===== src/rtl/core/bcdt_pkg.sv =====
// Shared types, constants and helper functions for the BCD countdown timer.
// No dependencies; every other file of the block uses this package.
package bcdt_pkg;

    localparam int NUM_DIGITS = 4;
    localparam int DIGIT_W    = 4;
    localparam int PRE_W      = 8;
    localparam int CFG_IDX_W  = 2;

    // Configuration register indexes
    localparam logic [CFG_IDX_W-1:0] REG_TICKS_PER_TENTH   = 2'd0;
    localparam logic [CFG_IDX_W-1:0] REG_TENTHS_PER_HALF   = 2'd1;
    localparam logic [CFG_IDX_W-1:0] REG_HALVES_PER_SECOND = 2'd2;

    // Reset values of the prescaler registers and counters
    localparam logic [PRE_W-1:0] TICKS_RESET  = 8'd100;
    localparam logic [PRE_W-1:0] TENTHS_RESET = 8'd5;
    localparam logic [PRE_W-1:0] HALVES_RESET = 8'd2;

    localparam logic [7:0] SEG_DP     = 8'b1000_0000;
    localparam logic [1:0] DP_POS     = 2'd2;
    localparam logic [3:0] DIGIT_MAX  = 4'd9;

    typedef enum logic [1:0] {
        MODE_CONFIG   = 2'd0,
        MODE_PAUSED   = 2'd1,
        MODE_COUNTING = 2'd2,
        MODE_ALARM    = 2'd3
    } t_mode;

    // Element 0 is the thousands digit, element 3 the ones digit
    typedef logic [3:0][DIGIT_W-1:0] t_digits;

    typedef struct packed {
        logic [PRE_W-1:0] ticks_per_tenth;
        logic [PRE_W-1:0] tenths_per_half;
        logic [PRE_W-1:0] halves_per_second;
    } t_cfg;

    typedef struct packed {
        logic half;
        logic second;
    } t_pre_evt;

    typedef struct packed {
        logic [3:0] digit_enable;
        logic [7:0] segments;
        logic       buzzer;
        t_mode      mode;
        t_digits    digits;
    } t_result;

    function automatic logic [7:0] seg_decode(input logic [DIGIT_W-1:0] d);
        logic [7:0] s;
        case (d)
            4'd0:    s = 8'h3F;
            4'd1:    s = 8'h06;
            4'd2:    s = 8'h5B;
            4'd3:    s = 8'h4F;
            4'd4:    s = 8'h66;
            4'd5:    s = 8'h6D;
            4'd6:    s = 8'h7D;
            4'd7:    s = 8'h07;
            4'd8:    s = 8'h7F;
            4'd9:    s = 8'h6F;
            default: s = 8'h00;
        endcase
        return s;
    endfunction

    // Ripple increment from the ones digit; digits at 9 or above wrap to 0
    function automatic t_digits bcd_inc(input t_digits v);
        t_digits r;
        logic    carry;
        r     = v;
        carry = 1'b1;
        for (int i = 3; i >= 0; i--) begin
            if (carry) begin
                if (v[i] >= DIGIT_MAX) begin
                    r[i] = '0;
                end else begin
                    r[i]  = v[i] + 4'd1;
                    carry = 1'b0;
                end
            end
        end
        return r;
    endfunction

    function automatic t_digits bcd_dec(input t_digits v);
        t_digits r;
        logic    borrow;
        r      = v;
        borrow = 1'b1;
        for (int i = 3; i >= 0; i--) begin
            if (borrow) begin
                if (v[i] == '0) begin
                    r[i] = DIGIT_MAX;
                end else begin
                    r[i]   = v[i] - 4'd1;
                    borrow = 1'b0;
                end
            end
        end
        return r;
    endfunction

endpackage


===== src/rtl/core/bcdt_if.sv =====
// Handshake channel interfaces: tick input, result output, register writes.
// Depends on bcdt_pkg for widths.
interface bcdt_in_if;
    logic valid;
    logic ready;
    logic start_level;
    logic clear_level;
    logic up_level;
    logic down_level;
    modport source (output valid, start_level, clear_level, up_level, down_level,
                    input ready);
    modport sink   (input valid, start_level, clear_level, up_level, down_level,
                    output ready);
endinterface

interface bcdt_out_if;
    logic       valid;
    logic       ready;
    logic [3:0] digit_enable;
    logic [7:0] segments;
    logic       buzzer;
    logic [1:0] mode;
    logic [3:0] count_thousands;
    logic [3:0] count_hundreds;
    logic [3:0] count_tens;
    logic [3:0] count_ones;
    modport source (output valid, digit_enable, segments, buzzer, mode,
                    count_thousands, count_hundreds, count_tens, count_ones,
                    input ready);
    modport sink   (input valid, digit_enable, segments, buzzer, mode,
                    count_thousands, count_hundreds, count_tens, count_ones,
                    output ready);
endinterface

interface bcdt_cfg_if;
    logic                           valid;
    logic                           ready;
    logic [bcdt_pkg::CFG_IDX_W-1:0] index;
    logic [bcdt_pkg::PRE_W-1:0]     data;
    modport source (output valid, index, data, input ready);
    modport sink   (input valid, index, data, output ready);
endinterface


===== src/rtl/core/bcdt_prescaler.sv =====
// Millisecond prescaler chain: counts ticks into tenths and gives half-second and one-second events.
// Depends on bcdt_pkg.
module bcdt_prescaler (
    input  logic               i_clk,
    input  logic               i_rst_n,
    input  logic               i_step,
    input  bcdt_pkg::t_cfg     i_cfg,
    output bcdt_pkg::t_pre_evt o_evt
);

    logic [bcdt_pkg::PRE_W-1:0] r_tick, r_tenth, r_half;
    logic [bcdt_pkg::PRE_W-1:0] n_tick, n_tenth, n_half;

    always_comb begin
        n_tick       = r_tick - 8'd1;
        n_tenth      = r_tenth;
        n_half       = r_half;
        o_evt.half   = 1'b0;
        o_evt.second = 1'b0;
        if (n_tick == '0) begin
            n_tick  = i_cfg.ticks_per_tenth;
            n_tenth = r_tenth - 8'd1;
            if (n_tenth == '0) begin
                n_tenth    = i_cfg.tenths_per_half;
                o_evt.half = 1'b1;
                n_half     = r_half - 8'd1;
                if (n_half == '0) begin
                    n_half       = i_cfg.halves_per_second;
                    o_evt.second = 1'b1;
                end
            end
        end
        // events only count on an accepted tick
        o_evt.half   = o_evt.half & i_step;
        o_evt.second = o_evt.second & i_step;
    end

    always_ff @(posedge i_clk) begin
        if (!i_rst_n) begin
            r_tick  <= bcdt_pkg::TICKS_RESET;
            r_tenth <= bcdt_pkg::TENTHS_RESET;
            r_half  <= bcdt_pkg::HALVES_RESET;
        end else if (i_step) begin
            r_tick  <= n_tick;
            r_tenth <= n_tenth;
            r_half  <= n_half;
        end
    end

endmodule


===== src/rtl/core/bcdt_display.sv =====
// Display scan: one digit strobe and segment pattern per tick.
// Depends on bcdt_pkg.
module bcdt_display (
    input  logic              i_clk,
    input  logic              i_rst_n,
    input  logic              i_step,
    input  bcdt_pkg::t_digits i_digits,
    output logic [3:0]        o_digit_enable,
    output logic [7:0]        o_segments
);

    logic [1:0] r_scan;
    logic [1:0] n_scan;
    logic [3:0] pos_inc;

    assign pos_inc = {2'b00, r_scan} + 4'd1;

    always_comb begin
        o_digit_enable = 4'b1000 >> r_scan;
        o_segments     = bcdt_pkg::seg_decode(i_digits[r_scan]);
        if (r_scan == bcdt_pkg::DP_POS) begin
            o_segments = o_segments | bcdt_pkg::SEG_DP;
        end
        if (pos_inc >= 4'(bcdt_pkg::NUM_DIGITS) || r_scan == 2'd3) begin
            n_scan = 2'd0;
        end else begin
            n_scan = pos_inc[1:0];
        end
    end

    always_ff @(posedge i_clk) begin
        if (!i_rst_n) begin
            r_scan <= 2'd0;
        end else if (i_step) begin
            r_scan <= n_scan;
        end
    end

endmodule


===== src/rtl/core/bcdt_mode_ctrl.sv =====
// Mode controller: configure, paused, counting and alarm, plus the BCD value.
// Depends on bcdt_pkg.
module bcdt_mode_ctrl (
    input  logic               i_clk,
    input  logic               i_rst_n,
    input  logic               i_step,
    input  logic               i_start,
    input  logic               i_clear,
    input  logic               i_up,
    input  logic               i_down,
    input  bcdt_pkg::t_pre_evt i_evt,
    output bcdt_pkg::t_digits  o_digits,
    output bcdt_pkg::t_mode    o_next_mode,
    output bcdt_pkg::t_digits  o_next_digits
);

    bcdt_pkg::t_mode   r_mode, n_mode;
    bcdt_pkg::t_digits r_digits, n_digits;
    logic r_half_flag, n_half_flag;
    logic r_sec_flag, n_sec_flag;
    logic r_prev_start, r_prev_clear;
    logic start_edge, clear_edge;
    logic is_zero, is_max;

    assign start_edge = i_start & ~r_prev_start;
    assign clear_edge = i_clear & ~r_prev_clear;

    always_comb begin
        n_mode      = r_mode;
        n_digits    = r_digits;
        n_half_flag = r_half_flag | i_evt.half;
        n_sec_flag  = r_sec_flag | i_evt.second;
        is_zero     = 1'b0;
        is_max      = 1'b0;
        case (r_mode)
            bcdt_pkg::MODE_CONFIG: begin
                if (start_edge && (r_digits != '0)) begin
                    n_mode = bcdt_pkg::MODE_COUNTING;
                end
                is_max = (n_digits == {4{bcdt_pkg::DIGIT_MAX}});
                if (i_up && !is_max && n_half_flag) begin
                    n_half_flag = 1'b0;
                    n_digits    = bcdt_pkg::bcd_inc(n_digits);
                end
                // down sees the value left by the up step
                is_zero = (n_digits == '0);
                if (i_down && !is_zero && n_half_flag) begin
                    n_half_flag = 1'b0;
                    n_digits    = bcdt_pkg::bcd_dec(n_digits);
                end
            end
            bcdt_pkg::MODE_PAUSED: begin
                if (start_edge) begin
                    n_mode = bcdt_pkg::MODE_COUNTING;
                end
                if (clear_edge) begin
                    n_digits = '0;
                    n_mode   = bcdt_pkg::MODE_CONFIG;
                end
            end
            bcdt_pkg::MODE_COUNTING: begin
                if (n_sec_flag) begin
                    n_sec_flag = 1'b0;
                    if (r_digits != '0) begin
                        n_digits = bcdt_pkg::bcd_dec(r_digits);
                    end else begin
                        n_mode = bcdt_pkg::MODE_ALARM;
                    end
                end
                if (start_edge) begin
                    n_mode = bcdt_pkg::MODE_PAUSED;
                end
            end
            default: begin
                if (clear_edge) begin
                    n_mode = bcdt_pkg::MODE_CONFIG;
                end
            end
        endcase
    end

    assign o_digits      = r_digits;
    assign o_next_mode   = n_mode;
    assign o_next_digits = n_digits;

    always_ff @(posedge i_clk) begin
        if (!i_rst_n) begin
            r_mode       <= bcdt_pkg::MODE_CONFIG;
            r_digits     <= '0;
            r_half_flag  <= 1'b0;
            r_sec_flag   <= 1'b0;
            r_prev_start <= 1'b0;
            r_prev_clear <= 1'b0;
        end else if (i_step) begin
            r_mode       <= n_mode;
            r_digits     <= n_digits;
            r_half_flag  <= n_half_flag;
            r_sec_flag   <= n_sec_flag;
            r_prev_start <= i_start;
            r_prev_clear <= i_clear;
        end
    end

endmodule


===== src/rtl/core/bcdt_out_buf.sv =====
// Result register with a skid entry, so a tick is taken while a result waits.
// Depends on bcdt_pkg and bcdt_out_if.
module bcdt_out_buf (
    input  logic              i_clk,
    input  logic              i_rst_n,
    input  logic              i_push,
    input  bcdt_pkg::t_result i_data,
    output logic              o_ready,
    bcdt_out_if.source        o_out
);

    bcdt_pkg::t_result r_out, n_out, r_skid, n_skid;
    logic r_out_v, n_out_v, r_skid_v, n_skid_v;
    logic pop;

    assign pop     = r_out_v & o_out.ready;
    assign o_ready = ~r_skid_v;

    always_comb begin
        n_out    = r_out;
        n_out_v  = r_out_v;
        n_skid   = r_skid;
        n_skid_v = r_skid_v;
        if (!r_out_v || pop) begin
            if (r_skid_v) begin
                n_out    = r_skid;
                n_out_v  = 1'b1;
                n_skid_v = 1'b0;
            end else begin
                n_out   = i_data;
                n_out_v = i_push;
            end
        end else if (i_push) begin
            n_skid   = i_data;
            n_skid_v = 1'b1;
        end
    end

    always_ff @(posedge i_clk) begin
        if (!i_rst_n) begin
            r_out_v  <= 1'b0;
            r_skid_v <= 1'b0;
        end else begin
            r_out_v  <= n_out_v;
            r_skid_v <= n_skid_v;
        end
        r_out  <= n_out;
        r_skid <= n_skid;
    end

    assign o_out.valid           = r_out_v;
    assign o_out.digit_enable    = r_out.digit_enable;
    assign o_out.segments        = r_out.segments;
    assign o_out.buzzer          = r_out.buzzer;
    assign o_out.mode            = r_out.mode;
    assign o_out.count_thousands = r_out.digits[0];
    assign o_out.count_hundreds  = r_out.digits[1];
    assign o_out.count_tens      = r_out.digits[2];
    assign o_out.count_ones      = r_out.digits[3];

endmodule


===== src/rtl/core/bcd_countdown_timer_display.sv =====
// Countdown timer with four BCD digits and a multiplexed seven-segment scan.
// An accepted tick's result is registered in the result register, or in the skid entry.
// Throughput: one tick per cycle while the skid entry is empty; all per-tick work is one pass of logic into
//   the state registers and the result register, and a skid entry keeps i_in
//   open for one more tick while a result waits.
// Reset: synchronous, active low; configure mode, value 0000, prescaler reloaded.
// Depends on bcdt_pkg, bcdt_if, bcdt_prescaler, bcdt_display, bcdt_mode_ctrl,
// bcdt_out_buf.
module bcd_countdown_timer_display (
    input  logic       i_clk,
    input  logic       i_rst_n,
    bcdt_in_if.sink    i_in,
    bcdt_cfg_if.sink   i_cfg,
    bcdt_out_if.source o_out
);

    // Prescaler period registers; new values are picked up at the next reload
    bcdt_pkg::t_cfg     r_cfg;
    bcdt_pkg::t_pre_evt pre_evt;
    bcdt_pkg::t_digits  cur_digits, next_digits;
    bcdt_pkg::t_mode    next_mode;
    bcdt_pkg::t_result  result;
    logic               step;
    logic               buf_ready;
    logic [3:0]         digit_enable;
    logic [7:0]         segments;

    // A beat on i_in is one millisecond tick
    assign i_in.ready = buf_ready;
    assign step       = i_in.valid & buf_ready;

    // Register writes are always taken; unknown indexes are dropped
    assign i_cfg.ready = 1'b1;

    always_ff @(posedge i_clk) begin
        if (!i_rst_n) begin
            r_cfg.ticks_per_tenth   <= bcdt_pkg::TICKS_RESET;
            r_cfg.tenths_per_half   <= bcdt_pkg::TENTHS_RESET;
            r_cfg.halves_per_second <= bcdt_pkg::HALVES_RESET;
        end else if (i_cfg.valid) begin
            case (i_cfg.index)
                bcdt_pkg::REG_TICKS_PER_TENTH:   r_cfg.ticks_per_tenth   <= i_cfg.data;
                bcdt_pkg::REG_TENTHS_PER_HALF:   r_cfg.tenths_per_half   <= i_cfg.data;
                bcdt_pkg::REG_HALVES_PER_SECOND: r_cfg.halves_per_second <= i_cfg.data;
                default: ;
            endcase
        end
    end

    // Prescaler steps first in a tick; its events feed the mode logic
    bcdt_prescaler u_prescaler (
        .i_clk   (i_clk),
        .i_rst_n (i_rst_n),
        .i_step  (step),
        .i_cfg   (r_cfg),
        .o_evt   (pre_evt)
    );

    // The display shows the value held before this tick's mode update
    bcdt_display u_display (
        .i_clk          (i_clk),
        .i_rst_n        (i_rst_n),
        .i_step         (step),
        .i_digits       (cur_digits),
        .o_digit_enable (digit_enable),
        .o_segments     (segments)
    );

    bcdt_mode_ctrl u_mode_ctrl (
        .i_clk         (i_clk),
        .i_rst_n       (i_rst_n),
        .i_step        (step),
        .i_start       (i_in.start_level),
        .i_clear       (i_in.clear_level),
        .i_up          (i_in.up_level),
        .i_down        (i_in.down_level),
        .i_evt         (pre_evt),
        .o_digits      (cur_digits),
        .o_next_mode   (next_mode),
        .o_next_digits (next_digits)
    );

    // Result carries the mode and value after this tick
    always_comb begin
        result.digit_enable = digit_enable;
        result.segments     = segments;
        result.buzzer       = (next_mode == bcdt_pkg::MODE_ALARM);
        result.mode         = next_mode;
        result.digits       = next_digits;
    end

    bcdt_out_buf u_out_buf (
        .i_clk   (i_clk),
        .i_rst_n (i_rst_n),
        .i_push  (step),
        .i_data  (result),
        .o_ready (buf_ready),
        .o_out   (o_out)
    );

    // Buzzer and mode code must agree on every result
    a_buzzer_mode: assert property (@(posedge i_clk) disable iff (!i_rst_n)
        o_out.valid |-> (o_out.buzzer == (o_out.mode == bcdt_pkg::MODE_ALARM)))
        else $error("buzzer does not match alarm mode");

    // Input only backs up when a result is already waiting
    a_stall_has_result: assert property (@(posedge i_clk) disable iff (!i_rst_n)
        !i_in.ready |-> o_out.valid)
        else $error("input stalled with no result pending");

    // Exactly one digit is strobed per result
    a_strobe_onehot: assert property (@(posedge i_clk) disable iff (!i_rst_n)
        o_out.valid |-> $onehot(o_out.digit_enable))
        else $error("digit strobe not one-hot");

    // After an accepted tick o_out.valid is always high on the next cycle, though it may carry an older result
    a_tick_delivers: assert property (@(posedge i_clk) disable iff (!i_rst_n)
        step |=> o_out.valid)
        else $error("accepted tick produced no result");

endmodule


===== src/flat_wrapper.sv =====
// flat-port wrapper written by rule: the top's interface ports become plain ports
module bcd_countdown_timer_display_flat 
  (i_clk, i_rst_n, i_in_valid, i_in_start_level, i_in_clear_level, i_in_up_level, i_in_down_level, i_in_ready, i_cfg_valid, i_cfg_index, i_cfg_data, i_cfg_ready, o_out_valid, o_out_digit_enable, o_out_segments, o_out_buzzer, o_out_mode, o_out_count_thousands, o_out_count_hundreds, o_out_count_tens, o_out_count_ones, o_out_ready);
  bcdt_in_if i_in_i ();
  bcdt_cfg_if i_cfg_i ();
  bcdt_out_if o_out_i ();
  input  logic i_clk;
  input  logic i_rst_n;
  input wire logic [$bits(i_in_i.valid)-1:0] i_in_valid;
  input wire logic [$bits(i_in_i.start_level)-1:0] i_in_start_level;
  input wire logic [$bits(i_in_i.clear_level)-1:0] i_in_clear_level;
  input wire logic [$bits(i_in_i.up_level)-1:0] i_in_up_level;
  input wire logic [$bits(i_in_i.down_level)-1:0] i_in_down_level;
  output wire logic [$bits(i_in_i.ready)-1:0] i_in_ready;
  input wire logic [$bits(i_cfg_i.valid)-1:0] i_cfg_valid;
  input wire logic [$bits(i_cfg_i.index)-1:0] i_cfg_index;
  input wire logic [$bits(i_cfg_i.data)-1:0] i_cfg_data;
  output wire logic [$bits(i_cfg_i.ready)-1:0] i_cfg_ready;
  output wire logic [$bits(o_out_i.valid)-1:0] o_out_valid;
  output wire logic [$bits(o_out_i.digit_enable)-1:0] o_out_digit_enable;
  output wire logic [$bits(o_out_i.segments)-1:0] o_out_segments;
  output wire logic [$bits(o_out_i.buzzer)-1:0] o_out_buzzer;
  output wire logic [$bits(o_out_i.mode)-1:0] o_out_mode;
  output wire logic [$bits(o_out_i.count_thousands)-1:0] o_out_count_thousands;
  output wire logic [$bits(o_out_i.count_hundreds)-1:0] o_out_count_hundreds;
  output wire logic [$bits(o_out_i.count_tens)-1:0] o_out_count_tens;
  output wire logic [$bits(o_out_i.count_ones)-1:0] o_out_count_ones;
  input wire logic [$bits(o_out_i.ready)-1:0] o_out_ready;
  assign i_in_i.valid = i_in_valid;
  assign i_in_i.start_level = i_in_start_level;
  assign i_in_i.clear_level = i_in_clear_level;
  assign i_in_i.up_level = i_in_up_level;
  assign i_in_i.down_level = i_in_down_level;
  assign i_in_ready = i_in_i.ready;
  assign i_cfg_i.valid = i_cfg_valid;
  assign i_cfg_i.index = i_cfg_index;
  assign i_cfg_i.data = i_cfg_data;
  assign i_cfg_ready = i_cfg_i.ready;
  assign o_out_valid = o_out_i.valid;
  assign o_out_digit_enable = o_out_i.digit_enable;
  assign o_out_segments = o_out_i.segments;
  assign o_out_buzzer = o_out_i.buzzer;
  assign o_out_mode = o_out_i.mode;
  assign o_out_count_thousands = o_out_i.count_thousands;
  assign o_out_count_hundreds = o_out_i.count_hundreds;
  assign o_out_count_tens = o_out_i.count_tens;
  assign o_out_count_ones = o_out_i.count_ones;
  assign o_out_i.ready = o_out_ready;
  bcd_countdown_timer_display u_core (.i_clk(i_clk), .i_rst_n(i_rst_n), .i_in(i_in_i), .i_cfg(i_cfg_i), .o_out(o_out_i));
endmodule

===== config.mk =====
export PLATFORM = sky130hd
export DESIGN_NAME = bcd_countdown_timer_display_flat
export DESIGN_NICKNAME = d
export VERILOG_FILES = /design/src/rtl/core/bcdt_pkg.sv /design/src/rtl/core/bcdt_if.sv /design/src/rtl/core/bcdt_prescaler.sv /design/src/rtl/core/bcdt_display.sv /design/src/rtl/core/bcdt_mode_ctrl.sv /design/src/rtl/core/bcdt_out_buf.sv /design/src/rtl/core/bcd_countdown_timer_display.sv /design/src/flat_wrapper.sv
export SDC_FILE = /design/constraint.sdc
export NUM_CORES = 1
export LEC_CHECK = 0
export ABC_AREA = 1
export BUFFER_PORTS_ARGS = -buffer_cell sky130_fd_sc_hd__buf_2
export CORE_UTILIZATION = 45
export DETAILED_ROUTE_END_ITERATION = 10
export PLACE_DENSITY = 0.59
export SYNTH_ARGS = -nofsm -noshare
export SYNTH_HDL_FRONTEND = slang
export SYNTH_HIERARCHICAL = 1
export SYNTH_SLANG_ARGS = --single-unit

===== constraint.sdc =====
create_clock -name i_clk -period 4.9 [get_ports i_clk]
set_input_delay 0.245 -clock i_clk [delete_from_list [all_inputs] [get_ports i_clk]]
set_output_delay 0.245 -clock i_clk [all_outputs]
set_load 0.01 [all_outputs]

——————

Brief:
The line containing "Configuration register indexes" marks the end: copy exactly every line from the top of the data above down to it, that line included.

Your solution:
===== src/rtl/core/bcdt_pkg.sv =====
// Shared types, constants and helper functions for the BCD countdown timer.
// No dependencies; every other file of the block uses this package.
package bcdt_pkg;

    localparam int NUM_DIGITS = 4;
    localparam int DIGIT_W    = 4;
    localparam int PRE_W      = 8;
    localparam int CFG_IDX_W  = 2;

    // Configuration register indexes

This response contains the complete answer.